%%
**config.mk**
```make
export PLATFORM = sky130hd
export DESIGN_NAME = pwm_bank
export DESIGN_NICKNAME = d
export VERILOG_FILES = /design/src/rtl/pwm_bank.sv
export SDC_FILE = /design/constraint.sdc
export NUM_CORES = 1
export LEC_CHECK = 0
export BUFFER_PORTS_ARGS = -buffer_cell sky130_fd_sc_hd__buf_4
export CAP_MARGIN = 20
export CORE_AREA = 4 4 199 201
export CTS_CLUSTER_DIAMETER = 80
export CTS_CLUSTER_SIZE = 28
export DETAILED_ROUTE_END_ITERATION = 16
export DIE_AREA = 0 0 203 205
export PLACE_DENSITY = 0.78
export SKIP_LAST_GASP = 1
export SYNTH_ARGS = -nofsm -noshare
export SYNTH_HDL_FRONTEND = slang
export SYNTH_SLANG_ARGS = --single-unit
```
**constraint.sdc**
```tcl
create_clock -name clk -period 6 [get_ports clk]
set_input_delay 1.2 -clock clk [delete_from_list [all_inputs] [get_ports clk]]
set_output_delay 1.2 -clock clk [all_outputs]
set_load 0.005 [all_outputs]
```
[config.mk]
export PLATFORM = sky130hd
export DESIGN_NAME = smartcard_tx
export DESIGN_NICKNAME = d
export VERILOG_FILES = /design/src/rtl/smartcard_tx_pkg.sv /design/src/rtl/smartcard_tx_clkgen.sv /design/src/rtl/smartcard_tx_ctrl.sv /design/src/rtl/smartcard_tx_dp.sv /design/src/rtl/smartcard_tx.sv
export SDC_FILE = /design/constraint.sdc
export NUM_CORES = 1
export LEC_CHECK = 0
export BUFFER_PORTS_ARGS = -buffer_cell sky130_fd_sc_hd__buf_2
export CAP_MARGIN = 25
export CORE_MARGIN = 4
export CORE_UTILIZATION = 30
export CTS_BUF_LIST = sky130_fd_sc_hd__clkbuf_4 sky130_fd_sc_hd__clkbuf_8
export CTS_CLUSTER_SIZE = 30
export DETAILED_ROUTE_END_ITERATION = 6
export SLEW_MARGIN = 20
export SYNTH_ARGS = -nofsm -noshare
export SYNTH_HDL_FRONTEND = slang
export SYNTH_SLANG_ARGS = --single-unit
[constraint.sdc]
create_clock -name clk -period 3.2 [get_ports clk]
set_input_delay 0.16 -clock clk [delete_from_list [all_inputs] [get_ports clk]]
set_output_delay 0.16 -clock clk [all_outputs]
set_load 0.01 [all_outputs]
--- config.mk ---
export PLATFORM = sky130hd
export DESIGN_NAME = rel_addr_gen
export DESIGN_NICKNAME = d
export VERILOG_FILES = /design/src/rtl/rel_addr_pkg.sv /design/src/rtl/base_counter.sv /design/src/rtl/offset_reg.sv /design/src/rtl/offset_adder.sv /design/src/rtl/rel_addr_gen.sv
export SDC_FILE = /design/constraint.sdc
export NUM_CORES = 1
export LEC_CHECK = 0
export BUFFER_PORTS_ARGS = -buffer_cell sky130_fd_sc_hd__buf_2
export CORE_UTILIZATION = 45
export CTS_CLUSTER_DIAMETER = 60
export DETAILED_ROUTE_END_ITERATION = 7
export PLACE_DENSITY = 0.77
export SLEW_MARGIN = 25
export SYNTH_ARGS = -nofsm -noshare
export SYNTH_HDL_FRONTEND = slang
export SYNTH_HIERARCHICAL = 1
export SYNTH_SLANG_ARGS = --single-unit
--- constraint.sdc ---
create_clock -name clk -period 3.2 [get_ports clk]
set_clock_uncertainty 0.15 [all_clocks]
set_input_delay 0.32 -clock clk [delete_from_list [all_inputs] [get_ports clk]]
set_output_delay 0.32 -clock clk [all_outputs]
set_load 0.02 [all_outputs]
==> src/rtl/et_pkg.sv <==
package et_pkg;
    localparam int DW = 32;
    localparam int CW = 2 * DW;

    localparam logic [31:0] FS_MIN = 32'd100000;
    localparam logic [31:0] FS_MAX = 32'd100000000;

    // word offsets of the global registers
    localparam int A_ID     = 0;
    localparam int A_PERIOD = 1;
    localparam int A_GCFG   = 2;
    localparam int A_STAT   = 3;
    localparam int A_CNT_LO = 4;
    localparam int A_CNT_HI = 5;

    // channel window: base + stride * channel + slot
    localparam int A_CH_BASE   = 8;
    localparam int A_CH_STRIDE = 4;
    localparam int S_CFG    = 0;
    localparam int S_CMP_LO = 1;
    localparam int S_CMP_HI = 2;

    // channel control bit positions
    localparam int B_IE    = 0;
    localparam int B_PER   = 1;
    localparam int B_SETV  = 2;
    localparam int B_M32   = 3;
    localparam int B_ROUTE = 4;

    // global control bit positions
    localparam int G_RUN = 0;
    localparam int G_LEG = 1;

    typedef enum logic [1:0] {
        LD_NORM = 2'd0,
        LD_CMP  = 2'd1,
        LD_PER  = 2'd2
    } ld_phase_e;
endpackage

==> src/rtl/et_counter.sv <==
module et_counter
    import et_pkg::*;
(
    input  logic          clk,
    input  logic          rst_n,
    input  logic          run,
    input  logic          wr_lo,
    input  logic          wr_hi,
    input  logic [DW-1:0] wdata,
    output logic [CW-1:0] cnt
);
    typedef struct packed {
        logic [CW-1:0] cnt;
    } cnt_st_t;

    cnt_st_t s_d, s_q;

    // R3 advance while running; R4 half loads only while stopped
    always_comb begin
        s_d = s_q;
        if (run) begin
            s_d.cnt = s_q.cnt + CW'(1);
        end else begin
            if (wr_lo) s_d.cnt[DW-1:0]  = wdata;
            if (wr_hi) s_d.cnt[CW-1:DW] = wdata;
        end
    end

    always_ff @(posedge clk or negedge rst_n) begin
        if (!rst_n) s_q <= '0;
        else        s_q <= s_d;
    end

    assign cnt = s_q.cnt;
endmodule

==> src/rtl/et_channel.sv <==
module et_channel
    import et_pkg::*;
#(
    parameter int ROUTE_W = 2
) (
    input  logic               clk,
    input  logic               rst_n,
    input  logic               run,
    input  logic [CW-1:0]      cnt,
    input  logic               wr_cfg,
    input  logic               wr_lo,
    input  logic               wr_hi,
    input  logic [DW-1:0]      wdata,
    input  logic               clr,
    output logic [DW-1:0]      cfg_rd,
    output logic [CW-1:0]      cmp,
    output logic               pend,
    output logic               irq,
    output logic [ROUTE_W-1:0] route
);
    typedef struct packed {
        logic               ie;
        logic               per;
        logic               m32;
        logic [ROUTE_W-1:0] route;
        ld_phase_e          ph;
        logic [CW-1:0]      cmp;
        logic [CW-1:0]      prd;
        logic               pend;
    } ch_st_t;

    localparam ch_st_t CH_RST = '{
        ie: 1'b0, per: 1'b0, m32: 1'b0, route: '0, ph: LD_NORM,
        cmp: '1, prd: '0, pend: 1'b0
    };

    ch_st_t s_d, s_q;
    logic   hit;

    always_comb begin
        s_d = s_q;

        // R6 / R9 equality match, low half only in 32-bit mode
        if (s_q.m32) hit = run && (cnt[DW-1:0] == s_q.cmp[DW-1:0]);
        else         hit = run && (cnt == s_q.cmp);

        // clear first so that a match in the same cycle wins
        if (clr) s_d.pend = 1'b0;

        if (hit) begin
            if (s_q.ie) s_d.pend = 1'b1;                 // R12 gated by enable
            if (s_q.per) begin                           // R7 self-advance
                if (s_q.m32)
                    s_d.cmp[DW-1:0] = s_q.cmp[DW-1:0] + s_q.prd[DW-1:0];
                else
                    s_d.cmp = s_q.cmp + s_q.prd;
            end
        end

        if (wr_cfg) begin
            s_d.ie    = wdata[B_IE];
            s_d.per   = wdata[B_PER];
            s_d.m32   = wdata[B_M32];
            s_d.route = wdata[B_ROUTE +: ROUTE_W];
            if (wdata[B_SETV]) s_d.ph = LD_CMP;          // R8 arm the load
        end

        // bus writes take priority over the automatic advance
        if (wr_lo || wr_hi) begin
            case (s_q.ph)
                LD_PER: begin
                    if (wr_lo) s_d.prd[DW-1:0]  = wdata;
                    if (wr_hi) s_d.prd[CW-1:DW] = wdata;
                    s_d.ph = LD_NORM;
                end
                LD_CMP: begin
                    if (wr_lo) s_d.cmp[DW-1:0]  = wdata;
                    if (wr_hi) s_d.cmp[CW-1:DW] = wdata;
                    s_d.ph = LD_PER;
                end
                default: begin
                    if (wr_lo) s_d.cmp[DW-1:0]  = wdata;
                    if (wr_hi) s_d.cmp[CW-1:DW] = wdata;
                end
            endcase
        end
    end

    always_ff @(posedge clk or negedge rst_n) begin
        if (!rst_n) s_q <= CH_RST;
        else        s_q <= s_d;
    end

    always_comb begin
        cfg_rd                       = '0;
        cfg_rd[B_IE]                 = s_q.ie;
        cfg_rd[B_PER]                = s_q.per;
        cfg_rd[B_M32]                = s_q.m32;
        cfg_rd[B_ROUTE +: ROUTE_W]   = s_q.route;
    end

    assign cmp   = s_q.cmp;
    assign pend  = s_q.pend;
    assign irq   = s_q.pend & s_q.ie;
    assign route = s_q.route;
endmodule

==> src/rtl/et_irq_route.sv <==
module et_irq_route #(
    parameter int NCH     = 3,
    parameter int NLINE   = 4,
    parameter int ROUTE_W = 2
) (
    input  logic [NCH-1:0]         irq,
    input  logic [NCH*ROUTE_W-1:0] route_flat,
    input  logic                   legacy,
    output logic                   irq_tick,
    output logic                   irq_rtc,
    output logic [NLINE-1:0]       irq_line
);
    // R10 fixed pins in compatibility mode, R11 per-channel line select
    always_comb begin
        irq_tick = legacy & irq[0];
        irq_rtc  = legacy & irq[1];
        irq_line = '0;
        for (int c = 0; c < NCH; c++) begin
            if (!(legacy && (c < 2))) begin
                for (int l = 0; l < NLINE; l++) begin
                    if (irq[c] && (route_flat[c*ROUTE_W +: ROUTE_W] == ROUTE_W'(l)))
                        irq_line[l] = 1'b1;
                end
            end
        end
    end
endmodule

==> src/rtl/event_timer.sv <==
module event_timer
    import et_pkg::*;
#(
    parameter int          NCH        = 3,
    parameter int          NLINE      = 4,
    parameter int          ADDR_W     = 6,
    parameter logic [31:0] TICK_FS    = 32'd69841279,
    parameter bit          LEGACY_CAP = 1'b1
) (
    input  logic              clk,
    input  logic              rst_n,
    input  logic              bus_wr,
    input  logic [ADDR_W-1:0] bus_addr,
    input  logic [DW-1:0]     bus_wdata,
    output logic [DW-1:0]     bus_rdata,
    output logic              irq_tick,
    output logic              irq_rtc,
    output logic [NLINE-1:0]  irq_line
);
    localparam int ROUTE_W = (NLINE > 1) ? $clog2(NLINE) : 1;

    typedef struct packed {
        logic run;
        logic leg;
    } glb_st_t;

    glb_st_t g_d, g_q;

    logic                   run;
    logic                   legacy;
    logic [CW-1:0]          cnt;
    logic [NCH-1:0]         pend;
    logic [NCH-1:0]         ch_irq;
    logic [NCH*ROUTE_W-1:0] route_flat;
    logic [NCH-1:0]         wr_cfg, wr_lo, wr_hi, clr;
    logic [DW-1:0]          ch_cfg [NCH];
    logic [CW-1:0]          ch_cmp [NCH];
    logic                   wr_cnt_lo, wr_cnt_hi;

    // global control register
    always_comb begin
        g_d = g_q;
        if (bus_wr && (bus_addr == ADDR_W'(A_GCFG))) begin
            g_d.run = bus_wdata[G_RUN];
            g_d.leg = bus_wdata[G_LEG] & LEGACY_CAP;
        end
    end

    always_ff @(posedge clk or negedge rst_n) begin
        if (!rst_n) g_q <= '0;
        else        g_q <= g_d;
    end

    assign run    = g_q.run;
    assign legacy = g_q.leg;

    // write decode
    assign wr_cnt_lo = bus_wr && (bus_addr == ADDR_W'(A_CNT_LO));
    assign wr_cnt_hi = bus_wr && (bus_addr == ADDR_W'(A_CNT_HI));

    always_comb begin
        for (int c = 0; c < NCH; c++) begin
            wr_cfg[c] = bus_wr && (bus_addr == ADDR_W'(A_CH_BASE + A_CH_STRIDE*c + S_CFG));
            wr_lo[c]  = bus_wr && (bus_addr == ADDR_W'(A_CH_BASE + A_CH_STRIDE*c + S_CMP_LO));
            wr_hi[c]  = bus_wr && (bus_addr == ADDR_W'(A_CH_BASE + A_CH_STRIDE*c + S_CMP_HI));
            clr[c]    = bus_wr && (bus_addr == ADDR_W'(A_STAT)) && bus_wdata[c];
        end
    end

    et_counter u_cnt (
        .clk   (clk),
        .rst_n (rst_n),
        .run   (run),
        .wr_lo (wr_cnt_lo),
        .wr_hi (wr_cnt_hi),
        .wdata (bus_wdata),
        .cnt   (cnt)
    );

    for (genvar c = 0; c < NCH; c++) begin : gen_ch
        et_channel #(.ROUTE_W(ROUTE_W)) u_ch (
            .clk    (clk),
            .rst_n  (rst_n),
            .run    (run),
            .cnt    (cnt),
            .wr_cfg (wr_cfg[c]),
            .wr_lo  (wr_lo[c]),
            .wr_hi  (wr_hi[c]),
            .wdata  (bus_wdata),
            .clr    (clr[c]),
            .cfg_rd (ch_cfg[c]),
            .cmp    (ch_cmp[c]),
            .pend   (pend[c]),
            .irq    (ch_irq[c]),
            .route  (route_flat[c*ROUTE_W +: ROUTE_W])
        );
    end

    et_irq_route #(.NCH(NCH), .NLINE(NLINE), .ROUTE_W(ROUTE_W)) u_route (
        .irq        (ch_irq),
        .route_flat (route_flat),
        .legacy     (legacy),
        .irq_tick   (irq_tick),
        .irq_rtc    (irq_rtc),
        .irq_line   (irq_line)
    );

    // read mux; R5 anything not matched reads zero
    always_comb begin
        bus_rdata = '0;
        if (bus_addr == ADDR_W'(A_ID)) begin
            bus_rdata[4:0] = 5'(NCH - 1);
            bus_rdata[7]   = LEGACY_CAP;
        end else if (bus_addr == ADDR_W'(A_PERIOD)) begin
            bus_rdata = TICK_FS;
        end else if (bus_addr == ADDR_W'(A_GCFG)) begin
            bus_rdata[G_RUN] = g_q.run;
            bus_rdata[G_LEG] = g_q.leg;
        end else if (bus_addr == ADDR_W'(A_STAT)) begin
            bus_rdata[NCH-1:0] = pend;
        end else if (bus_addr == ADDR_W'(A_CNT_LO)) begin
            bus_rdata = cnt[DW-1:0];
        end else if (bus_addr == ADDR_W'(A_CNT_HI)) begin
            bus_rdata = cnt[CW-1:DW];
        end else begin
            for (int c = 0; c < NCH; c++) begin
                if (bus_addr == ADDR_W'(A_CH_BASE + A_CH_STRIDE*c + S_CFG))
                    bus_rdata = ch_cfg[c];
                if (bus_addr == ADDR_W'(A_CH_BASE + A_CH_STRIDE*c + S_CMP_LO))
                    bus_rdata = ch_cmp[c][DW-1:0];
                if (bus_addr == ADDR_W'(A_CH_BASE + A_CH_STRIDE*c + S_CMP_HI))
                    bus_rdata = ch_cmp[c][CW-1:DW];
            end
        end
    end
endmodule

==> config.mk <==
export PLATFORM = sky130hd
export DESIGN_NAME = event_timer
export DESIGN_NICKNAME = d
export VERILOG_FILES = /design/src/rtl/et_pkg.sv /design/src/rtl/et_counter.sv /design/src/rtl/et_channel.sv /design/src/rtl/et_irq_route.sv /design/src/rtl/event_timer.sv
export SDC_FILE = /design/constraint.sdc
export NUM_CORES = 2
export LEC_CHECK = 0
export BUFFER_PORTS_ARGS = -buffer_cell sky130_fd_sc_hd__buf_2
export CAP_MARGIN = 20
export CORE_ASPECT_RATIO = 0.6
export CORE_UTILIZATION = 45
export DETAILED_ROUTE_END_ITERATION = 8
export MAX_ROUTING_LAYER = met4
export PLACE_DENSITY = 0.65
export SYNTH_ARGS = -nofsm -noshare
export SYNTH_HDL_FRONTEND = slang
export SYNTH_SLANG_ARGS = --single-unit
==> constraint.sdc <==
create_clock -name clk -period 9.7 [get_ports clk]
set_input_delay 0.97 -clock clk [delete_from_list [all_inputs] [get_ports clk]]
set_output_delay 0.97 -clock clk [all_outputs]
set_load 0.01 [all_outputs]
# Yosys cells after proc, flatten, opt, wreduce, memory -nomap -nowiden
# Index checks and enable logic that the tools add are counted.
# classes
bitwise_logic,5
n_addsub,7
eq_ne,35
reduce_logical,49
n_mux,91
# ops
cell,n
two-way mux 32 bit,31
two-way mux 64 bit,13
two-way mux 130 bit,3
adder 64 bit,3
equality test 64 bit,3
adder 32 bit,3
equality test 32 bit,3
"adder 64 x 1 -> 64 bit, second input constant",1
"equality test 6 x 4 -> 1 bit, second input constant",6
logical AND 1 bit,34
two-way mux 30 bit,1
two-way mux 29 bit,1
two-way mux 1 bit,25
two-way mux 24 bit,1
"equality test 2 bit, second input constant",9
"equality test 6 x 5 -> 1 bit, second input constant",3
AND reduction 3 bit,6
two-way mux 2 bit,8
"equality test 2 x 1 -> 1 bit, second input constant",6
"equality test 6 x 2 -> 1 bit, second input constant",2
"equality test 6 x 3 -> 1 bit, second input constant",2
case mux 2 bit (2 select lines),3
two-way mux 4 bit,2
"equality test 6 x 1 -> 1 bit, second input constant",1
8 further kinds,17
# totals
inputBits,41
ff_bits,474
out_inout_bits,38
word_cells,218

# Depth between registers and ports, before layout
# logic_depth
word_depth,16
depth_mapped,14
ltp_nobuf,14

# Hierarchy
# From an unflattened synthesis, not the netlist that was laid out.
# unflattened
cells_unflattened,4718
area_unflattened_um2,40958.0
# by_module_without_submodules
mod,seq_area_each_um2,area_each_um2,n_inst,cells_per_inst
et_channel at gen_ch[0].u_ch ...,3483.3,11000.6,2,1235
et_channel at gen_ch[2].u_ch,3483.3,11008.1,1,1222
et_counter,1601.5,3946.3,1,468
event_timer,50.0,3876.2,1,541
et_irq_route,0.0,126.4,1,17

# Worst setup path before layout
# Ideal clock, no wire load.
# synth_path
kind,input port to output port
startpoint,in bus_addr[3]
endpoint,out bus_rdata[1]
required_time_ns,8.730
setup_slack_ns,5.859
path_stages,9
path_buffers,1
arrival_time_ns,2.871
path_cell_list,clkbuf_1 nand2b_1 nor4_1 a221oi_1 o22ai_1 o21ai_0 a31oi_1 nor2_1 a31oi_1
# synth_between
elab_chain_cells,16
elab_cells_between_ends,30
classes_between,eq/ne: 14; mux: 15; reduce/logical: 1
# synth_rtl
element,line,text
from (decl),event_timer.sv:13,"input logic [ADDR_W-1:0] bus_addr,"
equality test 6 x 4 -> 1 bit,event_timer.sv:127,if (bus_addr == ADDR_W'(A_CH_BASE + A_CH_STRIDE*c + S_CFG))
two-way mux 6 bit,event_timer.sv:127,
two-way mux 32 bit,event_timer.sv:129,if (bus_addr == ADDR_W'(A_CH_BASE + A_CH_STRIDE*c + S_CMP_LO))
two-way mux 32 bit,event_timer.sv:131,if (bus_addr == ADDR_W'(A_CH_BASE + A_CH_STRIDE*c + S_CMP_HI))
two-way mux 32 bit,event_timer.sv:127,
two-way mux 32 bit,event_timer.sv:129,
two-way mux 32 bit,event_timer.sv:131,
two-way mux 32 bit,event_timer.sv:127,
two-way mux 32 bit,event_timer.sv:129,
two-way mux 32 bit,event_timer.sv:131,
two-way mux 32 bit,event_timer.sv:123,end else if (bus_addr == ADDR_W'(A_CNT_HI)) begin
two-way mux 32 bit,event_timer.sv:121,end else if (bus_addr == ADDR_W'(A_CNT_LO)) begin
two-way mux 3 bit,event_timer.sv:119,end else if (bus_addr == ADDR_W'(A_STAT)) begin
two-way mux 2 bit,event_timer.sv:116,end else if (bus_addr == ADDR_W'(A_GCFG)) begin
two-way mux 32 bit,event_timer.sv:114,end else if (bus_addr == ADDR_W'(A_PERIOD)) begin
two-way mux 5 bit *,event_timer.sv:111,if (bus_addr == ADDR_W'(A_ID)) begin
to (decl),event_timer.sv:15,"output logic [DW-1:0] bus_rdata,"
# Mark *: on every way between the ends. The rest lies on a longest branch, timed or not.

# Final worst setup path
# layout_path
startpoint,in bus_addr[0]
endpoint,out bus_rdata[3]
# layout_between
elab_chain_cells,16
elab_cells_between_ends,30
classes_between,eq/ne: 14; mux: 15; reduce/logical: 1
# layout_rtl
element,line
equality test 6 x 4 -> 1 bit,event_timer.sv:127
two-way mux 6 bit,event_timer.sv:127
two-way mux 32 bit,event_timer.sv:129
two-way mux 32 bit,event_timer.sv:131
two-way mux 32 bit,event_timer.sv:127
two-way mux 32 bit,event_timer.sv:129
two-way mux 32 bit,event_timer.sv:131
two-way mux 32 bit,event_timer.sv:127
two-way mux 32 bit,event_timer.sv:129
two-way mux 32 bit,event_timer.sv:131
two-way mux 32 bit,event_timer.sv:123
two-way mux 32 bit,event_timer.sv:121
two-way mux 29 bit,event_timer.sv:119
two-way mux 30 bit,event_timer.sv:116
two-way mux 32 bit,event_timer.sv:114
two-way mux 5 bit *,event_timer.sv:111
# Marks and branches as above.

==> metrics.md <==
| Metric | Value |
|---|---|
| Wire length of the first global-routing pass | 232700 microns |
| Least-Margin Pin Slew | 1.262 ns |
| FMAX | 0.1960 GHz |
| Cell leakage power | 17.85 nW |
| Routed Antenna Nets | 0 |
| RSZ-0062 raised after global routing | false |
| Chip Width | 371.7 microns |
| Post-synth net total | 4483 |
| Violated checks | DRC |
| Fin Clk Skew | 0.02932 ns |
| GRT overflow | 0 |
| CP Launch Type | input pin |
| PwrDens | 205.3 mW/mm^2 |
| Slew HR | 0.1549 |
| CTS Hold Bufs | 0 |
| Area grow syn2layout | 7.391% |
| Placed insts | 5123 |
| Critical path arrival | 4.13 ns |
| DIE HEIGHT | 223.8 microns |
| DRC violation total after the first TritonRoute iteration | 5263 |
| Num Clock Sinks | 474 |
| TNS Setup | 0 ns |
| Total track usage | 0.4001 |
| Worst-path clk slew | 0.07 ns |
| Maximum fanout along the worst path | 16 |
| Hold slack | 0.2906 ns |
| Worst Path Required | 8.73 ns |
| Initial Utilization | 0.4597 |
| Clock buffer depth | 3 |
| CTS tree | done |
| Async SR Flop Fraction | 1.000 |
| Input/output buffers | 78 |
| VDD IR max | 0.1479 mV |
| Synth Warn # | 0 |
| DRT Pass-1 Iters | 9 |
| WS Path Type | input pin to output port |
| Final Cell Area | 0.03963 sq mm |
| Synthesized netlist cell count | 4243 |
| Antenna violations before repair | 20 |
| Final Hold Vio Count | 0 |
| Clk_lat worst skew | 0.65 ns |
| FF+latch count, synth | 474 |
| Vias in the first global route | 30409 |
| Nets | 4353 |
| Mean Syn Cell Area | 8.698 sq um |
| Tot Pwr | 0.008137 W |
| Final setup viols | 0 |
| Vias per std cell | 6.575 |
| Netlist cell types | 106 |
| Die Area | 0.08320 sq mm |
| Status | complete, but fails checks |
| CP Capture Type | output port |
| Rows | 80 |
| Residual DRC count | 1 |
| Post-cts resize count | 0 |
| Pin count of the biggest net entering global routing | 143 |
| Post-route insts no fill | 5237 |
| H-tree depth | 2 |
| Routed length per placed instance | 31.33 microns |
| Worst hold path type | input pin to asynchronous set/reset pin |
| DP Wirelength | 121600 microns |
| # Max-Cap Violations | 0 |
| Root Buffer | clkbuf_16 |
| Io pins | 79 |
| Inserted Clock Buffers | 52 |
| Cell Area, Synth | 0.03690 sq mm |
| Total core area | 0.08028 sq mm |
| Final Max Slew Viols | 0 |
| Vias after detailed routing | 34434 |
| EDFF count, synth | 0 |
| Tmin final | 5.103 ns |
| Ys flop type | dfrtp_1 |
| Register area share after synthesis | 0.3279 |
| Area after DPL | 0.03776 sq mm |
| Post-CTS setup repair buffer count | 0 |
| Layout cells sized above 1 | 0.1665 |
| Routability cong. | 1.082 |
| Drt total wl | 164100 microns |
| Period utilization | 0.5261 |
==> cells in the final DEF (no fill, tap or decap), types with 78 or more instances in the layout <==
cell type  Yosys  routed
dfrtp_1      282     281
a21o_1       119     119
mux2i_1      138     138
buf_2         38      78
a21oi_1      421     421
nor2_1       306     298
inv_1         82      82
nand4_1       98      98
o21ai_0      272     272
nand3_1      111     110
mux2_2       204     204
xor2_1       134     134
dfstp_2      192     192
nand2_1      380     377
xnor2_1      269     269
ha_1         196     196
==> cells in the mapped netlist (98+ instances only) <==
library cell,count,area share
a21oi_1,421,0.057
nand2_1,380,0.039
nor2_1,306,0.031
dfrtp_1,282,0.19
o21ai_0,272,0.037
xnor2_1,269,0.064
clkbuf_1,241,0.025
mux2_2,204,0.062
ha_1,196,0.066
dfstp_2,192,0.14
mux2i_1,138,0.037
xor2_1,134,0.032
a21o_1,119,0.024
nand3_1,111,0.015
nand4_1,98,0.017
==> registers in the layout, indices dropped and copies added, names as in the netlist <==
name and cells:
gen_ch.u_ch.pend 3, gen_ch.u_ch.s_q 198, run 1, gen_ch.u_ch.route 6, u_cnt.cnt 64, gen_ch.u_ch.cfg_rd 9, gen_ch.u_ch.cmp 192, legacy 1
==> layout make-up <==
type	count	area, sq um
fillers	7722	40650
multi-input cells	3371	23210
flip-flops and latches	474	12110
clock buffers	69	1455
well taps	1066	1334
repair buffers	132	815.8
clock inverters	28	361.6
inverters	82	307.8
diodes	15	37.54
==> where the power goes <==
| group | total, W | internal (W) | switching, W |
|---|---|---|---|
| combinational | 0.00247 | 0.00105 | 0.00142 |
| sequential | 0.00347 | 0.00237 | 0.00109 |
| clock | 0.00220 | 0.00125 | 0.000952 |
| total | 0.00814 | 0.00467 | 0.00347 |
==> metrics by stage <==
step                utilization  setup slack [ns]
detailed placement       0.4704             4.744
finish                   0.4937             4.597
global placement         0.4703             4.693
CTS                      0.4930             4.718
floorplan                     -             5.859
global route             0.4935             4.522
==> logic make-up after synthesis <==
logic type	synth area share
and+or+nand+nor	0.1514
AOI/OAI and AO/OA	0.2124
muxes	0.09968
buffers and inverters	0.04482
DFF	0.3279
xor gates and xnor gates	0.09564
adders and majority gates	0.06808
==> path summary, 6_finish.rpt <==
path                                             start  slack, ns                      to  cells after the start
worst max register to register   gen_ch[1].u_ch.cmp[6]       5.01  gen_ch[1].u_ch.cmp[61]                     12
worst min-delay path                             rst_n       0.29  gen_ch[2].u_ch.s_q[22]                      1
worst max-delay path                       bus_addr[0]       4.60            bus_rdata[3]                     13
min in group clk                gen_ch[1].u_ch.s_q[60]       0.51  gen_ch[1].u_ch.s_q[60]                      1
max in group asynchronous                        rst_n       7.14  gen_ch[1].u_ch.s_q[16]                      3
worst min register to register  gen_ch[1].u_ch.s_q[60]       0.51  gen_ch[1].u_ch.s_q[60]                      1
%%
The range runs from the line with "s_d.ph = LD_PER;" up to and including the line with "per-channel line select" in the listing above; please write out exactly those lines and nothing more.

> _Solved exercise_
                    s_d.ph = LD_PER;
                end
                default: begin
                    if (wr_lo) s_d.cmp[DW-1:0]  = wdata;
                    if (wr_hi) s_d.cmp[CW-1:DW] = wdata;
                end
            endcase
        end
    end

    always_ff @(posedge clk or negedge rst_n) begin
        if (!rst_n) s_q <= CH_RST;
        else        s_q <= s_d;
    end

    always_comb begin
        cfg_rd                       = '0;
        cfg_rd[B_IE]                 = s_q.ie;
        cfg_rd[B_PER]                = s_q.per;
        cfg_rd[B_M32]                = s_q.m32;
        cfg_rd[B_ROUTE +: ROUTE_W]   = s_q.route;
    end

    assign cmp   = s_q.cmp;
    assign pend  = s_q.pend;
    assign irq   = s_q.pend & s_q.ie;
    assign route = s_q.route;
endmodule

==> src/rtl/et_irq_route.sv <==
module et_irq_route #(
    parameter int NCH     = 3,
    parameter int NLINE   = 4,
    parameter int ROUTE_W = 2
) (
    input  logic [NCH-1:0]         irq,
    input  logic [NCH*ROUTE_W-1:0] route_flat,
    input  logic                   legacy,
    output logic                   irq_tick,
    output logic                   irq_rtc,
    output logic [NLINE-1:0]       irq_line
);
    // R10 fixed pins in compatibility mode, R11 per-channel line select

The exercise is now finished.